In a significant development for HIV care, global pharma giant Merck announced that the US FDA has approved IDVYNSO, a new single-tablet, two-drug regimen for adults living with HIV-1 who are already virologically suppressed.

 

The newly approved pill combines 100 mg of doravirine with 0.25 mg of islatravir, offering a simplified option for patients currently stable on antiretroviral therapy. The treatment is designed to replace existing regimens in adults with HIV-1 RNA levels below 50 copies per mL, provided they have no history of treatment failure or resistance to doravirine.

 

“Advances in HIV treatment mean more people living with HIV are living longer — a remarkable achievement,” said Carl Baloney, Jr., president and chief executive officer of AIDS United.

 

“People aging with HIV face additional health challenges, including managing multiple chronic conditions and medications at the same time. It is essential that management of HIV considers these factors in addition to virologic suppression when choosing an HIV treatment regimen.”

 

Merck says the drug marks a shift in available therapies. Unlike many existing treatments, IDVYNSO is a two-drug regimen that avoids both integrase inhibitors and tenofovir, broadening options for clinicians and patients alike.

 

“IDVYNSO combines islatravir, a next-generation NRTI with multiple mechanisms of action, including translocation inhibition, with doravirine, an NNRTI with an established efficacy and safety profile. 

 

"As the only two-drug, non-INSTI, tenofovir-free regimen, IDVYNSO expands therapeutic diversity beyond the currently available oral treatment options,” said Eliav Barr, senior vice president and chief medical officer, Merck Research Laboratories. 

 

“As the health needs of adults living with HIV change over time, IDVYNSO gives clinicians a new choice for HIV treatment.

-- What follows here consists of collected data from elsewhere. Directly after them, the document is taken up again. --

--- config.mk ---
export PLATFORM = sky130hd
export DESIGN_NAME = ir_climate_frame_encoder_core
export DESIGN_NICKNAME = d
export VERILOG_FILES = /design/src/rtl/icfe_pkg.sv /design/src/rtl/icfe_ram.sv /design/src/rtl/icfe_frame_writer.sv /design/src/rtl/icfe_pulse_pipe.sv /design/src/rtl/ir_climate_frame_encoder_core.sv
export SDC_FILE = /design/constraint.sdc
export NUM_CORES = 1
export LEC_CHECK = 0
export BUFFER_PORTS_ARGS = -buffer_cell sky130_fd_sc_hd__buf_2
export CELL_PAD_IN_SITES_DETAIL_PLACEMENT = 1
export CELL_PAD_IN_SITES_GLOBAL_PLACEMENT = 1
export CORE_MARGIN = 1
export CORE_UTILIZATION = 35
export DETAILED_ROUTE_END_ITERATION = 6
export PLACE_DENSITY = 0.67
export SKIP_CTS_REPAIR_TIMING = 1
export SLEW_MARGIN = 5
export SYNTH_ARGS = -nofsm -noshare
export SYNTH_HDL_FRONTEND = slang
export SYNTH_SLANG_ARGS = --single-unit
--- constraint.sdc ---
create_clock -name clock -period 3.92 [get_ports clock]
set_clock_uncertainty 0.2 [all_clocks]
set_input_delay 0.784 -clock clock [delete_from_list [all_inputs] [get_ports clock]]
set_output_delay 0.784 -clock clock [all_outputs]
set_load 0.02 [all_outputs]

This approval marks an important new chapter in Merck’s long-standing commitment to research and discovery for people living with HIV.”

 

The approval is backed by clinical data showing the drug performs on par with leading therapies, including BIKTARVY.

 

“IDVYNSO is the first non-INSTI, tenofovir-free, two-drug regimen to demonstrate non-inferior efficacy to standard oral antiretroviral regimens, including BIKTARVY. This makes IDVYNSO a potential alternative for people with virologically suppressed HIV who may need to switch their treatment,” said Amy Colson, director of research at Community Resource Initiative, Boston, Massachusetts.

 

Still, the drug comes with important safety considerations. IDVYNSO should not be taken alongside strong CYP3A enzyme inducers or certain other HIV medications such as lamivudine or emtricitabine, as these combinations may reduce its effectiveness. 

 

Serious side effects, including severe skin reactions like Stevens-Johnson syndrome and drug hypersensitivity reactions, have also been reported.

 

Despite these cautions, the approval signals another step forward in the long-running effort to refine HIV treatment—offering patients fewer drugs, fewer complications, and more flexibility in long-term care.